Kattis

# Board Coloring

One day you were visiting a museum where you saw a modern piece of art that shows a grid of $N$ rows and $M$ columns. Each cell in the grid has a color, which can be one of the four: red (‘R’), green (‘G’), blue (‘B’), and white (‘W’).

You think that the art is so simple so that even you can reproduce it yourself. After getting home, you get yourself a grid board with exactly $N$ rows and $M$ columns. The cells of the board are initially all white. You also find some red, green and blue paint (unfortunately you didn’t find any white paint), as well as a square stamp of a size equal to exactly $3 \times 3$ cells. With the tools at hand, in each step you can choose a square of $3\times 3$ cells from the board and pick a color, and then stamp the chosen square of cells with that color (overwriting their previous colors). Note that the chosen square is not allowed to exceed the board boundary, otherwise you would spill the paint and make your home messy.

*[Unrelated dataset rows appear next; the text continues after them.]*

## config.mk

```make
export PLATFORM = sky130hd
export DESIGN_NAME = loop_iter_engine
export DESIGN_NICKNAME = d
export VERILOG_FILES = /design/src/rtl/loop_iter_pkg.sv /design/src/rtl/loop_cond_eval.sv /design/src/rtl/loop_iter_engine.sv
export SDC_FILE = /design/constraint.sdc
export NUM_CORES = 1
export LEC_CHECK = 0
export CORE_ASPECT_RATIO = 0.8
export CORE_MARGIN = 2
export CORE_UTILIZATION = 44
export DETAILED_ROUTE_END_ITERATION = 8
export PLACE_DENSITY = 0.75
export SYNTH_ARGS = -nofsm -noshare
export SYNTH_HDL_FRONTEND = slang
export SYNTH_SLANG_ARGS = --single-unit
```

## constraint.sdc

```tcl
create_clock -name clk -period 2.4 [get_ports clk]
set_input_delay 0.36 -clock clk [delete_from_list [all_inputs] [get_ports clk]]
set_output_delay 0.36 -clock clk [all_outputs]
set_load 0.01 [all_outputs]
```

## src/rtl/loop_iter_pkg.sv

```systemverilog
// Shared types for the bounded loop engine: loop kind, FSM state and completion status.
package loop_iter_pkg;

  typedef enum logic [1:0] {
    WHILE    = 2'd0,
    DO_WHILE = 2'd1,
    FOREVER  = 2'd2
  } loop_mode_e;

  typedef enum logic [1:0] {
    IDLE = 2'd0,
    RUN  = 2'd1,
    DONE = 2'd2
  } state_e;

  typedef enum logic [1:0] {
    OK       = 2'd0,
    OVERFLOW = 2'd1,
    ABORTED  = 2'd2,
    MATCHED  = 2'd3
  } status_e;

  function automatic loop_mode_e mode_from_param(input logic [1:0] m);
    return loop_mode_e'(m);
  endfunction

endpackage

```

## src/rtl/loop_cond_eval.sv

```systemverilog
// Combinational exit / pattern-match evaluation for one loop iteration.
// Match terms are present only when LOOP_ITER_ENGINE_MATCH_EN is defined.
module loop_cond_eval
  import loop_iter_pkg::*;
#(
  parameter int WIDTH = 8
) (
  input  logic [WIDTH-1:0] acc_i,
  input  logic [WIDTH-1:0] limit_i,
  input  loop_mode_e       mode_i,
  input  logic             first_i,
`ifdef LOOP_ITER_ENGINE_MATCH_EN
  input  logic [WIDTH-1:0] match_val_i,
  input  logic [WIDTH-1:0] match_mask_i,
`endif
  output logic             exit_cond_o,
  output logic             match_hit_o
);

  logic below_limit;

  assign below_limit = (acc_i < limit_i);

  always_comb begin
    exit_cond_o = 1'b0;
    unique case (mode_i)
      WHILE:    exit_cond_o = !below_limit;
      // do-while always runs its body once before testing
      DO_WHILE: exit_cond_o = !first_i && !below_limit;
      default:  exit_cond_o = 1'b0;
    endcase
  end

`ifdef LOOP_ITER_ENGINE_MATCH_EN
  assign match_hit_o = !first_i && ((acc_i & match_mask_i) == (match_val_i & match_mask_i));
`else
  assign match_hit_o = 1'b0;
`endif

endmodule

```

## src/rtl/loop_iter_engine.sv

```systemverilog
// Bounded while/do-while/forever accumulate loop, one body per cycle, with cap and abort.
// Optional pattern-match early exit enabled by LOOP_ITER_ENGINE_MATCH_EN.
module loop_iter_engine
  import loop_iter_pkg::*;
#(
  parameter int WIDTH    = 8,
  parameter int MAX_ITER = 16,
  parameter int MODE     = 0
) (
  input  logic                          clk,
  input  logic                          rst_n,
  input  logic                          start_valid,
  output logic                          start_ready,
  input  logic [WIDTH-1:0]              init_val,
  input  logic [WIDTH-1:0]              step,
  input  logic [WIDTH-1:0]              limit,
  input  logic                          abort,
  output logic                          busy,
  output logic                          done_valid,
  input  logic                          done_ready,
  output logic [WIDTH-1:0]              result,
  output logic [$clog2(MAX_ITER+1)-1:0] iter_count,
  output logic [1:0]                    status
`ifdef LOOP_ITER_ENGINE_MATCH_EN
  ,
  input  logic [WIDTH-1:0]              match_val,
  input  logic [WIDTH-1:0]              match_mask
`endif
);

  localparam int         CW    = $clog2(MAX_ITER+1);
  localparam loop_mode_e LMODE = mode_from_param(MODE[1:0]);

  state_e           state_q, state_d;
  status_e          status_q, status_d;
  logic [CW-1:0]    cnt_q, cnt_d;
  logic             first_q, first_d;
  logic [WIDTH-1:0] acc_q, acc_d;
  logic [WIDTH-1:0] step_q, limit_q;
  logic             load;
  logic             exit_cond, match_hit;

`ifdef LOOP_ITER_ENGINE_MATCH_EN
  logic [WIDTH-1:0] match_val_q, match_mask_q;
`endif

  assign load = (state_q == IDLE) && start_valid;

  loop_cond_eval #(.WIDTH(WIDTH)) u_cond (
    .acc_i        (acc_q),
    .limit_i      (limit_q),
    .mode_i       (LMODE),
    .first_i      (first_q),
`ifdef LOOP_ITER_ENGINE_MATCH_EN
    .match_val_i  (match_val_q),
    .match_mask_i (match_mask_q),
`endif
    .exit_cond_o  (exit_cond),
    .match_hit_o  (match_hit)
  );

  always_comb begin
    state_d  = state_q;
    status_d = status_q;
    cnt_d    = cnt_q;
    first_d  = first_q;
    acc_d    = acc_q;
    unique case (state_q)
      IDLE: begin
        if (start_valid) begin
          acc_d    = init_val;
          cnt_d    = '0;
          first_d  = 1'b1;
          status_d = OK;
          state_d  = RUN;
        end
      end
      RUN: begin
        // exit priority: abort, match, loop condition, iteration cap
        if (abort) begin
          status_d = ABORTED;
          state_d  = DONE;
        end else if (match_hit) begin
          status_d = MATCHED;
          state_d  = DONE;
        end else if (exit_cond) begin
          status_d = OK;
          state_d  = DONE;
        end else if (cnt_q == CW'(MAX_ITER)) begin
          status_d = OVERFLOW;
          state_d  = DONE;
        end else begin
          acc_d   = acc_q + step_q;
          cnt_d   = cnt_q + CW'(1);
          first_d = 1'b0;
        end
      end
      DONE: begin
        if (done_ready) state_d = IDLE;
      end
      default: state_d = IDLE;
    endcase
  end

  always_ff @(posedge clk or negedge rst_n) begin
    if (!rst_n) begin
      state_q  <= IDLE;
      status_q <= OK;
      cnt_q    <= '0;
      first_q  <= 1'b0;
    end else begin
      state_q  <= state_d;
      status_q <= status_d;
      cnt_q    <= cnt_d;
      first_q  <= first_d;
    end
  end

  always_ff @(posedge clk) begin
    acc_q <= acc_d;
    if (load) begin
      step_q  <= step;
      limit_q <= limit;
`ifdef LOOP_ITER_ENGINE_MATCH_EN
      match_val_q  <= match_val;
      match_mask_q <= match_mask;
`endif
    end
  end

  // result fields are only visible in DONE so reset and idle read as zero
  assign start_ready = (state_q == IDLE);
  assign busy        = (state_q == RUN);
  assign done_valid  = (state_q == DONE);
  assign result      = (state_q == DONE) ? acc_q    : '0;
  assign iter_count  = (state_q == DONE) ? cnt_q    : '0;
  assign status      = (state_q == DONE) ? status_q : 2'b00;

endmodule
```

==> results of run 1 <==
[cell usage after synthesis, drive strengths merged, types with 2 or more instances]
master / count / share of area
nor3: 5 / 0.013
nand3: 3 / 0.0079
dfrtp: 9 / 0.12
xnor2: 2 / 0.0092
clkbuf: 3 / 0.0059
edfxtp: 24 / 0.38
nand2b: 5 / 0.017
o21a: 4 / 0.016
nor2: 15 / 0.030
xor2: 2 / 0.0092
and2: 13 / 0.043
a21oi: 4 / 0.011
a211oi: 6 / 0.029
o21ai: 11 / 0.029
a31o: 2 / 0.0092
nor2b: 3 / 0.0099
o31ai: 2 / 0.0079
ha: 16 / 0.11
nand4: 2 / 0.0066
nand2: 16 / 0.032
a21o: 3 / 0.013
inv: 16 / 0.032
[worst reg2reg max path, delay by kind of cell, from the launching register on]
kind                       cells  cell delay (ns)
DFF                            1             0.42
and+or+nand+nor                1             0.15
buffers and inverters          1             0.19
AOI/OAI and AO/OA              4             0.82
adders and majority gates      1             0.35
[area by class of cell]
type / instances / area, um2
repair buffers: 52 / 505
multi-input cells: 128 / 880
clock buffers: 7 / 76.3
flip-flops and latches: 33 / 946
clock inverters: 1 / 3.75
fillers: 382 / 1610
well taps: 57 / 71.3
inverters: 16 / 60.1
[flip-flops by register name, indices dropped and copies added (netlist names)]
signal and count:
step_q 8, cnt_q 5, limit_q 8, acc_q 8, status_q 2, state_q 2
[cells by family (layout without fill, tap and decap cells)]
kind of cell / count (synthesis) / after routing
AND/OR/NAND/NOR: 65 / 65
AO/OA/AOI/OAI: 42 / 42
flip-flops: 33 / 33
buffers and inverters: 19 / 76
adder cells (fa/ha/maj): 17 / 17
XOR/XNOR: 4 / 4
[worst max path at each step]
stage                              end  slack [ns]
floorplan           acc_q[0]$_DFFE_PP_        0.14
global placement    acc_q[3]$_DFFE_PP_        0.28
detailed placement  acc_q[3]$_DFFE_PP_        0.21
CTS                          status[1]        0.11
global route        acc_q[6]$_DFFE_PP_       0.009
finish                       status[1]        0.14
[stage by stage]
stage | setup slack [ns] | total power [mW] | std cells | hold slack (ns) | instance area [um2]
global route | 0.00896 | 2.90 | 294 | 0.408 | 2540
CTS | 0.110 | 2.70 | 294 | 0.387 | 2540
global placement | 0.275 | 2.25 | 286 | 0.481 | 2460
detailed placement | 0.206 | 2.29 | 286 | 0.478 | 2460
finish | 0.144 | 2.69 | 294 | 0.366 | 2540
floorplan | 0.136 | 1.79 | 180 | 0.0644 | 1890
[layer usage]
metal / vias up / share of wire
met3: 4 / 0.066
li1: 753 / -
met4: 0 / 0.0083
met2: 57 / 0.47
met5: - / 0
met1: 673 / 0.45
[repair_timing]
item	4_1_cts	5_1_grt
resized for setup	1	0
endpoints found under the setup margin	10	0
hold buffers	0	0
[power groups by stage]
stage | logic [mW] | clock network (mW) | registers, mW
2_1_floorplan | 0.869 | 0 | 0.923
3_3_place_gp | 1.29 | 0 | 0.959
3_5_place_dp | 1.32 | 0 | 0.964
4_1_cts | 1.33 | 0.413 | 0.955
5_1_grt | 1.48 | 0.444 | 0.979
6_report | 1.33 | 0.400 | 0.953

You soon realize that the art seems to be simple but is not so easy to reproduce. Actually, you are not even sure about whether it is possible to reproduce the art with the aforementioned procedure. You eventually decide to make it a ProgNova question and ask some smart people for help.

## Input

The first line contains two integers $N$ and $M$ ($3 \leq N, M \leq 30$). Each of the next $N$ lines has a string of $M$ characters. All strings contain only letters ‘R’, ‘G’, ‘B’, and ‘W’, representing the colors of the cells in the art piece you want to reproduce.

## Output

Output “YES” if it is possible to reproduce the art piece, or “NO” otherwise.

Sample Input 1 Sample Output 1
4 5
WRRRG
WRRRG
WRRRG
WBBBB

YES

Sample Input 2 Sample Output 2
3 4
WWRR
WRRR
WRRR

NO

Sample Input 3 Sample Output 3
3 3
WWW
WWW
WWW

YES